## WORK TO BE COMPLETED
Find the line with "export PLACE_DENSITY_LB_ADDON = 0.1" and the line with "parameter int unsigned ADDR_W = 12;" in the entries below; output exactly those two lines, every line between them, and no others.

Source data:

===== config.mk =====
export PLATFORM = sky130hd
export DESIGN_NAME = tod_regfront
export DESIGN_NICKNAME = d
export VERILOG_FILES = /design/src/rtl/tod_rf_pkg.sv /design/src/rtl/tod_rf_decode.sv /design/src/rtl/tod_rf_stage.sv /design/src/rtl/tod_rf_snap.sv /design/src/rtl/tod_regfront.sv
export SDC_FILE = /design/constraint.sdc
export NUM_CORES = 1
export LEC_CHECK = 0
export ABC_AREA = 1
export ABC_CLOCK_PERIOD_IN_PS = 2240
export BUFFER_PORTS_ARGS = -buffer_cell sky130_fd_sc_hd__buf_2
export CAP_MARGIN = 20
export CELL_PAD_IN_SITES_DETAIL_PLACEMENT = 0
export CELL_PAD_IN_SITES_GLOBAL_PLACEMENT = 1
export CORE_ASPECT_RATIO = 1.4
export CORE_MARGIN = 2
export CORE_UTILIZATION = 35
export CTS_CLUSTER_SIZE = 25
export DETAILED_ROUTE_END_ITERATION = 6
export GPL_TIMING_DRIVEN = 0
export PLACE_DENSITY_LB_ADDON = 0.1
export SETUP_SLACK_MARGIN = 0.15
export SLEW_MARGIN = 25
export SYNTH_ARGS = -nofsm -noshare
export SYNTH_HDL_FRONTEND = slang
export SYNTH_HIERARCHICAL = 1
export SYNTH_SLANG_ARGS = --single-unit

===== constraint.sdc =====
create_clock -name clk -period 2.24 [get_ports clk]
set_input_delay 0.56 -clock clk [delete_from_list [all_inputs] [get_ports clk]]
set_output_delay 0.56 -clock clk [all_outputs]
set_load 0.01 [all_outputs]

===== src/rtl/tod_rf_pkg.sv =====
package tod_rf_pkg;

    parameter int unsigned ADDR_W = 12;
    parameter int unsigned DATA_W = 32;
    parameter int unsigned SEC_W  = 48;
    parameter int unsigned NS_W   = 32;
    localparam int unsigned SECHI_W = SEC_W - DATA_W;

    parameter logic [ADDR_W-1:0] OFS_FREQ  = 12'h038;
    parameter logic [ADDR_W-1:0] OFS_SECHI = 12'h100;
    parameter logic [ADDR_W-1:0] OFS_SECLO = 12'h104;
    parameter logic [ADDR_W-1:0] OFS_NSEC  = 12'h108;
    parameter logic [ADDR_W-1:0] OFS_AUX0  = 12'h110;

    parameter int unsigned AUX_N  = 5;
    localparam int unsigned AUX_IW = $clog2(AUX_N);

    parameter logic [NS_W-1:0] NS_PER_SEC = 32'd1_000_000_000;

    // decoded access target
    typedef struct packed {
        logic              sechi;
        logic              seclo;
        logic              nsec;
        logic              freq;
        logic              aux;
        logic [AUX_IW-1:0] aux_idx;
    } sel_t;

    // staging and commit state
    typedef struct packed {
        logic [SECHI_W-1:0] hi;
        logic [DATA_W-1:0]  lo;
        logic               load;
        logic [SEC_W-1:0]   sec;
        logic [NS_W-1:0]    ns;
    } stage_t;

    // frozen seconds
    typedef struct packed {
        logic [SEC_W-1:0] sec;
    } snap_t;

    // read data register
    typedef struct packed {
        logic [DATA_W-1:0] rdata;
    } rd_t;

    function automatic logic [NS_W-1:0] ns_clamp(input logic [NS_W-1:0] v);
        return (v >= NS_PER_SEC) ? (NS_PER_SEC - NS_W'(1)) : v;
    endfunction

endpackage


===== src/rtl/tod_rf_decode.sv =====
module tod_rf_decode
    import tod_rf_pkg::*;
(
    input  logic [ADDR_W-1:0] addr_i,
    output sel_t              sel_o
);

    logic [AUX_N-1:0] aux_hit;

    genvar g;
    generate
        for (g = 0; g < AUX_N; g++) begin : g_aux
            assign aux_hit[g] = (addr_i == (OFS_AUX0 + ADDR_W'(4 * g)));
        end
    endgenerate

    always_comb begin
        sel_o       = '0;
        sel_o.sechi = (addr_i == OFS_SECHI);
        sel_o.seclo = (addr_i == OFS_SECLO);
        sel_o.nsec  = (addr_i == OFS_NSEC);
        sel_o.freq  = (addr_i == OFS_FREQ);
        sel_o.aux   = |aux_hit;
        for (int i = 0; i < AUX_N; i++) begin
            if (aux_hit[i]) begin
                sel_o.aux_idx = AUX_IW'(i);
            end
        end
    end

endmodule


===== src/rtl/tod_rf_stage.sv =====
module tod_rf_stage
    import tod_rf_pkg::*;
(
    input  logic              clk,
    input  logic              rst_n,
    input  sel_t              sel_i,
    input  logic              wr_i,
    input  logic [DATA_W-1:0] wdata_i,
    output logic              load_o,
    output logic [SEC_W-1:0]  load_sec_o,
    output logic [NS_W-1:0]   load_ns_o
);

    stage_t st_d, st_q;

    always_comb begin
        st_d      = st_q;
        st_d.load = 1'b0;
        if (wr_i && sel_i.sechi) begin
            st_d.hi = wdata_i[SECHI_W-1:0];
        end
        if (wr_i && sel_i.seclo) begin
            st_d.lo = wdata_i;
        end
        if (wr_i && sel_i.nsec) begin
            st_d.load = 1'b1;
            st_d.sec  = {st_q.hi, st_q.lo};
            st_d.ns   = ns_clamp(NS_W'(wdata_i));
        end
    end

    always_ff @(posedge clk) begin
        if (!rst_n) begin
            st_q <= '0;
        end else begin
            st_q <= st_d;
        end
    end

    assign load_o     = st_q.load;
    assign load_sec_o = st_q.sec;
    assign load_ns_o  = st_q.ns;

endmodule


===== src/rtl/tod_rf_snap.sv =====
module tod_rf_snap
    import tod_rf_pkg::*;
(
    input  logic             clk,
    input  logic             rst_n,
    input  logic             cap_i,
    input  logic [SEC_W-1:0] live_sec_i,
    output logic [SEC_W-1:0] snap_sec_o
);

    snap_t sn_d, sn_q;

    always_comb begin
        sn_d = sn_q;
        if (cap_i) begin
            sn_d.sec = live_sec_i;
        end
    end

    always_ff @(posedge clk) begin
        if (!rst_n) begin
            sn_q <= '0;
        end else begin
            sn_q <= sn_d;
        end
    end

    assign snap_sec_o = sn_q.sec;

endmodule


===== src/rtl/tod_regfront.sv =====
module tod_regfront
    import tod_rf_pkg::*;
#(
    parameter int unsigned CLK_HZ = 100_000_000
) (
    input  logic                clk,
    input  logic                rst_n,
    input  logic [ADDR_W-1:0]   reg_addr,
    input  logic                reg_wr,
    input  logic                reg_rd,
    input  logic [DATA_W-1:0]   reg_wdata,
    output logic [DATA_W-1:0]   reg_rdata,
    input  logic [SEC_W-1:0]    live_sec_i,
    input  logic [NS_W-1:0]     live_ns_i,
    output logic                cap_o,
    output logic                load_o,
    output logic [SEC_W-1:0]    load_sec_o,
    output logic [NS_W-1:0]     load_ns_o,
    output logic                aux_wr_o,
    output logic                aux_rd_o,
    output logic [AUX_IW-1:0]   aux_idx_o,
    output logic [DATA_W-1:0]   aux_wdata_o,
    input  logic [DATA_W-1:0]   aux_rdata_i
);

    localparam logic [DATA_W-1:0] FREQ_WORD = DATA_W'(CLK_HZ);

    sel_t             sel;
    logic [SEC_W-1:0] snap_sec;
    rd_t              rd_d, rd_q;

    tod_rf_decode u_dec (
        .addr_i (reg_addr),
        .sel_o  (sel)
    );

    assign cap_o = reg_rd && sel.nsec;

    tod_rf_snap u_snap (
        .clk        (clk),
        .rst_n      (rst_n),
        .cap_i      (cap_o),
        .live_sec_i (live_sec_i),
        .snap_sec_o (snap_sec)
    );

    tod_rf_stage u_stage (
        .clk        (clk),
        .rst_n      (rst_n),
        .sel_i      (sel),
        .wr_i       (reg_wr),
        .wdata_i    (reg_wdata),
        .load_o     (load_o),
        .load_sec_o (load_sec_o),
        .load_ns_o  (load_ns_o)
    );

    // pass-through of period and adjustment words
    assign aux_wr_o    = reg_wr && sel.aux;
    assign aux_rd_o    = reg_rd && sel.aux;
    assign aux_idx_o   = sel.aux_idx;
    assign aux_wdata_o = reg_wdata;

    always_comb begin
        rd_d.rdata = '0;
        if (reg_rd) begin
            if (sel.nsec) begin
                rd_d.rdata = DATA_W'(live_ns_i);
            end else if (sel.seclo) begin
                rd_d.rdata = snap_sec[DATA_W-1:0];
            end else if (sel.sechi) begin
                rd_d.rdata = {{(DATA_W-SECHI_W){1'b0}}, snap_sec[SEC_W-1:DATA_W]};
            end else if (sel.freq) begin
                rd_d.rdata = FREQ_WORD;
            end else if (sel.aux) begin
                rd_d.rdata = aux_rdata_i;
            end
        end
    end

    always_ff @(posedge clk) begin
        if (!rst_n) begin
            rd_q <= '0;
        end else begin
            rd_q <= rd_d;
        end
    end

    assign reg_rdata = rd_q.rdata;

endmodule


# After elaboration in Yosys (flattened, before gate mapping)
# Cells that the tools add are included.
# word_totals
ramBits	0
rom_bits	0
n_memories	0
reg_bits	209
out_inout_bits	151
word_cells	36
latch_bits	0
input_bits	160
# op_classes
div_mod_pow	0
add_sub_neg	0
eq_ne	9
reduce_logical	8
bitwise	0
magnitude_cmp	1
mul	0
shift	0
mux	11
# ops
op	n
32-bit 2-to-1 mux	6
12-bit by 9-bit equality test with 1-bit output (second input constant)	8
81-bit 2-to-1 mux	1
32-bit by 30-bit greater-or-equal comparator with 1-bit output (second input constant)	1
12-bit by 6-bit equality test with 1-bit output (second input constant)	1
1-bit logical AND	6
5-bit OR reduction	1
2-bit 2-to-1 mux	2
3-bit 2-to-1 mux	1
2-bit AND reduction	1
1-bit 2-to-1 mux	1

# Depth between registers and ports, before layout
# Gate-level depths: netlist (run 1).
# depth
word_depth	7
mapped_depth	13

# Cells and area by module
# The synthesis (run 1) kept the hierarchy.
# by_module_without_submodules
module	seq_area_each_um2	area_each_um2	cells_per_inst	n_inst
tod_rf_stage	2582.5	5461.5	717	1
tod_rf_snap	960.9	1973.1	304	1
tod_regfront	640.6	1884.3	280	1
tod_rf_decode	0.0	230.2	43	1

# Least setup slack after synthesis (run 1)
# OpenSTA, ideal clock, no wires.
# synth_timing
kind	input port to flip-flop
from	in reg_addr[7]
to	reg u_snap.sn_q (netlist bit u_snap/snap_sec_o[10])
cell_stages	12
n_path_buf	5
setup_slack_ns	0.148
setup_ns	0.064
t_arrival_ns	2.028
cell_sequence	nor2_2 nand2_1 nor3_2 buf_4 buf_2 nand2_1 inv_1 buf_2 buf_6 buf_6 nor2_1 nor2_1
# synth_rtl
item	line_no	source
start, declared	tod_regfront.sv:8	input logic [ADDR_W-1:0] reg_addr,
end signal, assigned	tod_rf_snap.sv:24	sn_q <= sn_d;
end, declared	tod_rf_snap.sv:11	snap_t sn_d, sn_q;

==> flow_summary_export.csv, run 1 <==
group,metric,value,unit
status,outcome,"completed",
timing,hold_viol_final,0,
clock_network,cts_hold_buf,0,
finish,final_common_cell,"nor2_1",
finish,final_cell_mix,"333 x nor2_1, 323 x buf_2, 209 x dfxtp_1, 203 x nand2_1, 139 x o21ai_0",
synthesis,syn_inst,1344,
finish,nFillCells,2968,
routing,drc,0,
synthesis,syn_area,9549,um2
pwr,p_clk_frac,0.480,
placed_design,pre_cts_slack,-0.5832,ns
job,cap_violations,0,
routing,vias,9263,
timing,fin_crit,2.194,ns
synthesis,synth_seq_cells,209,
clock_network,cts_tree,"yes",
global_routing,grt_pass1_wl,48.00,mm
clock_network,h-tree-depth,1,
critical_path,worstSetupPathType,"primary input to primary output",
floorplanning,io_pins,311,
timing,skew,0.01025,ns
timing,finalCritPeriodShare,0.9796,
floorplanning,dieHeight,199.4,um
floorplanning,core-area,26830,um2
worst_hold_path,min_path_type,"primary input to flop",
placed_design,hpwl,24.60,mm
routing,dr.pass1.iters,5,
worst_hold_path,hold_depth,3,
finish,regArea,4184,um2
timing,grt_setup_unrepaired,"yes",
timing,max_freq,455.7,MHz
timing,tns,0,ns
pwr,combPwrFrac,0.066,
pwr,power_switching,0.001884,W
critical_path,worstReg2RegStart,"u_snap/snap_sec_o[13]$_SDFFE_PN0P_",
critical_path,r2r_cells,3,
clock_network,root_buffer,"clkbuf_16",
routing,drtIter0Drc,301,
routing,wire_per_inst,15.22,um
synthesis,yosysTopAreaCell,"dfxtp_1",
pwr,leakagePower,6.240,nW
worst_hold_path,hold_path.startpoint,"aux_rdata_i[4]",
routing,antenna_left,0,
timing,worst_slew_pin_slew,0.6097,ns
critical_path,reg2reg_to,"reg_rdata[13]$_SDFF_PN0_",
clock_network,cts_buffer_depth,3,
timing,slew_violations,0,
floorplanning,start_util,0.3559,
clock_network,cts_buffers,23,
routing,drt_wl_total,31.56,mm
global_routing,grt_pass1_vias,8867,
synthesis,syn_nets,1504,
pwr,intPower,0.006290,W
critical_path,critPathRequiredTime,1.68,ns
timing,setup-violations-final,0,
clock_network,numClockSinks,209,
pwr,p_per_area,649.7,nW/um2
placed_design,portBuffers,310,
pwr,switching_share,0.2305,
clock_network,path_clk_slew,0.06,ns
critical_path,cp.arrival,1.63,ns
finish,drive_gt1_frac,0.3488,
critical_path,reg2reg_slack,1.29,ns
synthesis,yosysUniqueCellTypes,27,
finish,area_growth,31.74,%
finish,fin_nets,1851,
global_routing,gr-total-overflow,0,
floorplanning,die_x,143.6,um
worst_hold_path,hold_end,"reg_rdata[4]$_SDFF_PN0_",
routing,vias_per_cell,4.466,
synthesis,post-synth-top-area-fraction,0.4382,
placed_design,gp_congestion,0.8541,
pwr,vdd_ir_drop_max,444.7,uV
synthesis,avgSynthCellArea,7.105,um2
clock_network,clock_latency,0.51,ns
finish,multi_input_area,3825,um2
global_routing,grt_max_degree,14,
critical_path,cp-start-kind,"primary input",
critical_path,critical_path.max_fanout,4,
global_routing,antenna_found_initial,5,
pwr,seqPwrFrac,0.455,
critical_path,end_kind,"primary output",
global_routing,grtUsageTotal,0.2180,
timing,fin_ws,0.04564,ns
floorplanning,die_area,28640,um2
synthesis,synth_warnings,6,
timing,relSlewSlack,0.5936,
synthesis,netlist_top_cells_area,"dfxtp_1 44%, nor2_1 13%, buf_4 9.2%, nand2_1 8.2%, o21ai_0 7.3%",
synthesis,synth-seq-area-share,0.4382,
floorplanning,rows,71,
...
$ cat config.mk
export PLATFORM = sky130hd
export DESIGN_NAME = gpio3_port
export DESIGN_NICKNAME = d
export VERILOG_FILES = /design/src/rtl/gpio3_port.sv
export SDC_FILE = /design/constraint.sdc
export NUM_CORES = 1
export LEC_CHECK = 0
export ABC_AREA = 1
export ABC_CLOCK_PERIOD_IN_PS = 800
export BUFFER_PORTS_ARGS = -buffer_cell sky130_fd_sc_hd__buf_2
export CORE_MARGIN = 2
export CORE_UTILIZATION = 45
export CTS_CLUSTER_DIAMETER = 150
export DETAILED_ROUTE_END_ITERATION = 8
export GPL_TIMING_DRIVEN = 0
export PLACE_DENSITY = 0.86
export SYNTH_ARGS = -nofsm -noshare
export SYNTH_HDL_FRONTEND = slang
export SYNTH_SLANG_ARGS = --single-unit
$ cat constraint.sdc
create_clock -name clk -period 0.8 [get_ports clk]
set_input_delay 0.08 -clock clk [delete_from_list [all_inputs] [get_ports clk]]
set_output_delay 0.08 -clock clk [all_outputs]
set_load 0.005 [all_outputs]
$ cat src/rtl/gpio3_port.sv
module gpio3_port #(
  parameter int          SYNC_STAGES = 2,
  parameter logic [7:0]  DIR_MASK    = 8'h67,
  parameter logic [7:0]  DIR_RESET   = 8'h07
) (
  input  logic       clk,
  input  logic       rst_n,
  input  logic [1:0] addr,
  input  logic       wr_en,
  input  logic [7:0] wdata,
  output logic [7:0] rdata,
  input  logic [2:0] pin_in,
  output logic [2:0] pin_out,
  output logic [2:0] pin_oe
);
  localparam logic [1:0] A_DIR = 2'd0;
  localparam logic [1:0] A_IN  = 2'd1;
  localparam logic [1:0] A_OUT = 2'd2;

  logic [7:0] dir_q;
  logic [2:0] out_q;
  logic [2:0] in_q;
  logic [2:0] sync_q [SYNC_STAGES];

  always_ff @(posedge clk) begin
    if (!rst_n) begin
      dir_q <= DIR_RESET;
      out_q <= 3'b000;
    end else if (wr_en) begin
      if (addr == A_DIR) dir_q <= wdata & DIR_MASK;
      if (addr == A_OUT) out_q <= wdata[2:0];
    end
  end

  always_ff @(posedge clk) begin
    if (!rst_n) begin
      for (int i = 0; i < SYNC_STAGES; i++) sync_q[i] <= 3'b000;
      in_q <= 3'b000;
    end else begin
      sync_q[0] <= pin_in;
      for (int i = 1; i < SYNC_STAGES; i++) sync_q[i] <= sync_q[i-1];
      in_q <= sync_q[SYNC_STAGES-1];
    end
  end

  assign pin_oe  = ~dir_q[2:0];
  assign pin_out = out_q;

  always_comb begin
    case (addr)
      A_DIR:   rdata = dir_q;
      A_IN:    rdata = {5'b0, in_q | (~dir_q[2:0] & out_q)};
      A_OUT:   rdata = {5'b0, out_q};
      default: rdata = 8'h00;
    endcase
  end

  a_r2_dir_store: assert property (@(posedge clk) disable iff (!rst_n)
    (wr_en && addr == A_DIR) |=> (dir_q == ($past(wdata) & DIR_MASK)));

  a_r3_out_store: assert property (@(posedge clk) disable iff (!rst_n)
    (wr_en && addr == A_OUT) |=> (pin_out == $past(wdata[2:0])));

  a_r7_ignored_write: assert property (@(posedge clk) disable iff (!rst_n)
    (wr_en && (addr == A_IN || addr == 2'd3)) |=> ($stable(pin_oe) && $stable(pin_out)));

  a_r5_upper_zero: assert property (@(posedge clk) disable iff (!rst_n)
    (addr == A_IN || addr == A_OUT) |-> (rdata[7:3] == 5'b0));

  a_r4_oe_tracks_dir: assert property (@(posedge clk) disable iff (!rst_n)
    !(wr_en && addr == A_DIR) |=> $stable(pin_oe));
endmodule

## FINAL ANSWER
export PLACE_DENSITY_LB_ADDON = 0.1
export SETUP_SLACK_MARGIN = 0.15
export SLEW_MARGIN = 25
export SYNTH_ARGS = -nofsm -noshare
export SYNTH_HDL_FRONTEND = slang
export SYNTH_HIERARCHICAL = 1
export SYNTH_SLANG_ARGS = --single-unit

===== constraint.sdc =====
create_clock -name clk -period 2.24 [get_ports clk]
set_input_delay 0.56 -clock clk [delete_from_list [all_inputs] [get_ports clk]]
set_output_delay 0.56 -clock clk [all_outputs]
set_load 0.01 [all_outputs]

===== src/rtl/tod_rf_pkg.sv =====
package tod_rf_pkg;

    parameter int unsigned ADDR_W = 12;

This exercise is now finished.